* About this task
Give back exactly the lines of the entries below from the line with "an internal arbiter." to the line with "logic [SEL_BITS-1:0] grant_idx;", inclusive, and only those.

* Available data
$ cat config.mk
export PLATFORM = sky130hd
export DESIGN_NAME = rr_arb_mux
export DESIGN_NICKNAME = d
export VERILOG_FILES = /design/src/rtl/rr_arb_mux.sv
export SDC_FILE = /design/constraint.sdc
export NUM_CORES = 1
export LEC_CHECK = 0
export ABC_AREA = 1
export CAP_MARGIN = 20
export CORE_AREA = 4 4 437 439
export DETAILED_ROUTE_END_ITERATION = 10
export DIE_AREA = 0 0 441 443
export SETUP_SLACK_MARGIN = 0.05
export SYNTH_ARGS = -nofsm -noshare
export SYNTH_HDL_FRONTEND = slang
export SYNTH_SLANG_ARGS = --single-unit
$ cat constraint.sdc
create_clock -name clock -period 15.2 [get_ports clock]
set_clock_uncertainty 0.2 [all_clocks]
set_input_delay 3.04 -clock clock [delete_from_list [all_inputs] [get_ports clock]]
set_output_delay 3.04 -clock clock [all_outputs]
set_load 0.1 [all_outputs]
$ cat src/rtl/rr_arb_mux.sv
// rr_arb_mux: registered N:1 word multiplexer with an internal arbiter.
// CHANNELS requesters present valid/data. One of them is granted, either
// round-robin (MODE=0) or by fixed lowest-index priority (MODE=1). The
// winning word is captured into a single-entry output register that drains
// through a valid/ready handshake.
module rr_arb_mux #(
  parameter int WIDTH    = 32,
  parameter int CHANNELS = 32,
  parameter int SEL_BITS = 5,
  parameter int MODE     = 0
) (
  input  logic                      clock,
  input  logic                      reset,
  input  logic [CHANNELS-1:0]       in_valid,
  input  logic [CHANNELS*WIDTH-1:0] in_data,
  output logic [CHANNELS-1:0]       in_ready,
  output logic                      out_valid,
  output logic [WIDTH-1:0]          out_data,
  output logic [SEL_BITS-1:0]       out_channel,
  input  logic                      out_ready
);

  // Round-robin pointer: the channel searched first on the next grant.
  logic [SEL_BITS-1:0] pointer;
  logic [SEL_BITS-1:0] grant_idx;
  logic                grant_found;
  logic [CHANNELS-1:0] grant;
  logic                load;
  logic                transfer;
  logic [WIDTH-1:0]    grant_word;

  // Channel index arithmetic wraps at CHANNELS rather than 2**SEL_BITS,
  // so unused index values are never produced.
  function automatic logic [SEL_BITS-1:0] wrap_index(input logic [SEL_BITS-1:0] base,
                                                     input int offset);
    int sum;
    sum = int'(base) + offset;
    if (sum >= CHANNELS) sum = sum - CHANNELS;
    return sum[SEL_BITS-1:0];
  endfunction

  // Arbitration: the search runs from lowest to highest priority, so the
  // last matching channel that is written is the winner.
  always_comb begin
    grant_found = 1'b0;
    grant_idx   = '0;
    if (MODE == 1) begin
      for (int i = CHANNELS - 1; i >= 0; i--) begin
        if (in_valid[i]) begin
          grant_found = 1'b1;
          grant_idx   = i[SEL_BITS-1:0];
        end
      end
    end else begin
      for (int k = CHANNELS - 1; k >= 0; k--) begin
        if (in_valid[wrap_index(pointer, k)]) begin
          grant_found = 1'b1;
          grant_idx   = wrap_index(pointer, k);
        end
      end
    end
  end

  // Handshake: the register can accept a word when empty or draining. The
  // grant is suppressed during reset so nothing is consumed in that cycle.
  always_comb begin
    grant = '0;
    if (grant_found) grant[grant_idx] = 1'b1;
    load       = !out_valid || out_ready;
    in_ready   = (load && !reset) ? grant : '0;
    transfer   = grant_found && load && !reset;
    grant_word = in_data[int'(grant_idx) * WIDTH +: WIDTH];
  end

  // Output register and pointer update. A load replaces the word in the
  // same edge that drains it; a drain with no load only clears valid.
  always_ff @(posedge clock) begin
    if (reset) begin
      out_valid   <= 1'b0;
      out_data    <= '0;
      out_channel <= '0;
      pointer     <= '0;
    end else if (transfer) begin
      out_valid   <= 1'b1;
      out_data    <= grant_word;
      out_channel <= grant_idx;
      if (MODE == 0) pointer <= wrap_index(grant_idx, 1);
    end else if (out_ready) begin
      out_valid <= 1'b0;
    end
  end

endmodule

==> results.tsv <==
stage	metric	value	unit
floorplan	Die Y	443	um
critical_path	crit-path max cell delay	1.16	ns
clock_network	CTS tree	yes	
critical_path	Crit path max-delay family	simple AND/OR/NAND/NOR gates	
sta	count of final hold-check violations	0	
clock_network	postcts setup bufs	0	
placed_design	detailed placement HPWL	146000	um
sta	Tmin final	12.73	ns
yosys	Post-Synth XOR/XNOR Area	1.13	%
cells_and_area	layout cells sized above 1	2.65	%
critical_path	CP bufs+invs	5	
grt	grt total ovfl	0	
sta	Slew Limit Fails	0	
detailed_routing	vias post-DR	31192	
critical_path	startpoint types	input port	
placed_design	port buffer count	1128	
yosys	largest family of logic cells by synthesized area	simple AND/OR/NAND/NOR gates	
floorplan	IO Count	1129	
yosys	Mapped Avg Cell Area	4.73	um^2
detailed_routing	WL final	176000	um
grt	GRT Util Overall	16.8	%
yosys	simple-gate share of the synthesized area	70.9	%
yosys	post-synthesis mux area share	0	%
job	max cap viols	0	
critical_path	crit end category	primary output	
clock_network	clock latency at the later pin of the worst-skew pair	0.31	ns
yosys	Seq cells post-synth	43	
floorplan	core area	0.187	mm^2
floorplan	cell row count	159	
clock_network	Worst-path clk slew	0.07	ns
critical_path	flop-to-flop setup slack	5.65	ns
clock_network	number of buffers created by CTS	5	
hold_path	Hold EP	out_data[16]	
critical_path	Critical R2R Launch	pointer[1]	
floorplan	Die Width	441	um
critical_path	CP max FO	68	
clock_network	Sink Count	43	
run_status	status	complete, no violations	
clock_network	Max clock buf depth	2	
grt	first-pass GRT wire length	234000	um
cells_and_area	Finished Layout Cells	7405	
yosys	EDFF count, synth	0	
sta	Worst-Margin Slew	1.16	ns
detailed_routing	Avg WL per Cell	23.7	um
critical_path	cell mode on critical path	nand2_1	
sta	Worst slew margin	22.5	%
placed_design	Placer Congestion	0.945	
sta	Period Utilization, post-route	83.8	%
yosys	asr flop ratio synth	0	%
yosys	Syn. warnings	0	
hold_path	worst min path class	reg2reg	
detailed_routing	Post-DRT Antenna Nets	0	
grt	vias in the first global route	29340	
cells_and_area	leading cell type in the layout, fill and taps excluded	nand2_1	
critical_path	reg2reg end	out_data[12]	
yosys	cell area after synthesis	0.0191	mm^2
placed_design	placed insts	7389	
hold_path	hold depth	2	
detailed_routing	DRT Pass-1 Iters	7	
clock_network	H-tree depth	2	
yosys	sequential share of the synthesized area	4.52	%
sta	final setup vio count	0	
yosys	Synth cell types	41	
hold_path	hold wc startpoint	out_data[16]	
cells_and_area	Syn-to-layout area delta	70.0	%
detailed_routing	Via density	4.21	
critical_path	slowest cell on the critical path	clkdlybuf4s50_1	
sta	setup TNS	0	ns
yosys	Post-Synth Adder-Cell Area	1.12	%
grt	pin count of the biggest net entering global routing	213	
floorplan	total die area	0.195	mm^2
clock_network	hold buffer count at cts	0	
cells_and_area	fin nets	5977	
clock_network	post-cts resize count	0	
critical_path	R2R depth	53	
grt	antenna violations before repair	34	
critical_path	critical path type	in2out	
cells_and_area	commonest cells after routing, fill and taps aside	1576 x nand2_1, 1187 x nand3_1, 1105 x clkdlybuf4s50_1, 428 x inv_1, 161 x nand3b_1	
critical_path	CP arrival	9.49	ns
detailed_routing	initial detailed-routing violation count	3534	
sta	Achievable Freq	78.5	MHz
clock_network	root buffer cell	clkbuf_16	
yosys	Post-Syn Nets	5110	
sta	RSZ-0062 raised after global routing	false	
detailed_routing	DRC	0	
yosys	compound-gate portion of the synthesized area	4.89	%
floorplan	Initial Utilization	10.2	%
yosys	ys flop type	dfxtp_1	
yosys	Mapped Cells	4034	
critical_path	Req. time, crit path	11.96	ns
[layer usage]
metal	part of all wire (%)	track usage (%)	routed length [um]	vias up
met5	0.12	0	208	-
li1	-	-	-	14668
met1	42	22.4	73600	14652
met2	46	27.6	80600	1664
met4	2.5	3.81	4400	34
met3	9.6	3.66	16800	174
[through the flow]
stage | hold slack, ns | util (%) | setup slack, ns | area (um^2)
after global routing | 0.290 | 17.3 | 1.85 | 32400
final | 0.274 | 17.3 | 2.47 | 32400
after detailed placement | 0.262 | 17.2 | 2.30 | 32200
after global placement | 0.259 | 17.2 | 2.17 | 32200
after CTS | 0.278 | 17.3 | 2.29 | 32400
after floorplan | 0.496 | - | 4.47 | 19100
[final cells by class]
cell class / count / area, um^2
fillers: 22026 / 155000
inverters: 456 / 1720
diodes: 8 / 20.0
multi-input cells: 3225 / 14900
clock buffers: 5 / 125
well taps: 2495 / 3120
clock inverters: 3 / 23.8
repair buffers: 1170 / 11600
flip-flops and latches: 43 / 862
[synth_stat cells, types with 9 or more instances]
library cell | instances | area (um^2)
a21oi_1 | 105 | 526
a31oi_1 | 15 | 93.8
buf_1 | 9 | 33.8
buf_2 | 142 | 711
buf_4 | 42 | 315
buf_6 | 15 | 169
clkbuf_1 | 101 | 379
dfxtp_1 | 43 | 861
ha_1 | 17 | 213
inv_1 | 430 | 1610
inv_2 | 23 | 86.3
nand2_1 | 1577 | 5920
nand3_1 | 1187 | 5940
nand3b_1 | 161 | 1210
nor2_1 | 70 | 263
o21ai_0 | 28 | 140
xor2_1 | 11 | 96.3
[cells by family (layout without fill, tap and decap cells)]
logic type	Yosys count	count (layout)
and+or+nand+nor	3022	3022
buffers and inverters	766	1634
AOI/OAI and AO/OA	170	170
DFF	43	43
adders and majority gates	17	17
xor gates and xnor gates	16	16
other	0	8
[worst max-delay path by stage]
stage | from | to | slack, ns | depth (start not counted)
4_1_cts | in_valid[0] | in_ready[15] | 2.29 | 43
5_1_grt | in_valid[0] | in_ready[15] | 1.85 | 46
3_3_place_gp | in_valid[0] | in_ready[3] | 2.17 | 45
2_1_floorplan | in_valid[26] | in_ready[11] | 4.47 | 43
3_5_place_dp | in_valid[0] | in_ready[15] | 2.30 | 43
6_report | in_valid[0] | in_ready[15] | 2.47 | 45
[sequential cells by signal, indices dropped and copies added (netlist names)]
signal and flops:
out_valid 1, out_data 32, out_channel 5, pointer 5
[worst register-to-register path: cells and delay by family (launching register included)]
family / cells / cell delay [ns]
adder cells (fa/ha/maj): 1 / 0.92
buffers and inverters: 7 / 3.68
AND/OR/NAND/NOR: 45 / 4.34
flip-flops: 1 / 0.31
Power is left out: the tool's default activity adds up to more than one toggle a clock period on the data nets, which glitch-free logic cannot reach.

* Reply to the task
// rr_arb_mux: registered N:1 word multiplexer with an internal arbiter.
// CHANNELS requesters present valid/data. One of them is granted, either
// round-robin (MODE=0) or by fixed lowest-index priority (MODE=1). The
// winning word is captured into a single-entry output register that drains
// through a valid/ready handshake.
module rr_arb_mux #(
  parameter int WIDTH    = 32,
  parameter int CHANNELS = 32,
  parameter int SEL_BITS = 5,
  parameter int MODE     = 0
) (
  input  logic                      clock,
  input  logic                      reset,
  input  logic [CHANNELS-1:0]       in_valid,
  input  logic [CHANNELS*WIDTH-1:0] in_data,
  output logic [CHANNELS-1:0]       in_ready,
  output logic                      out_valid,
  output logic [WIDTH-1:0]          out_data,
  output logic [SEL_BITS-1:0]       out_channel,
  input  logic                      out_ready
);

  // Round-robin pointer: the channel searched first on the next grant.
  logic [SEL_BITS-1:0] pointer;
  logic [SEL_BITS-1:0] grant_idx;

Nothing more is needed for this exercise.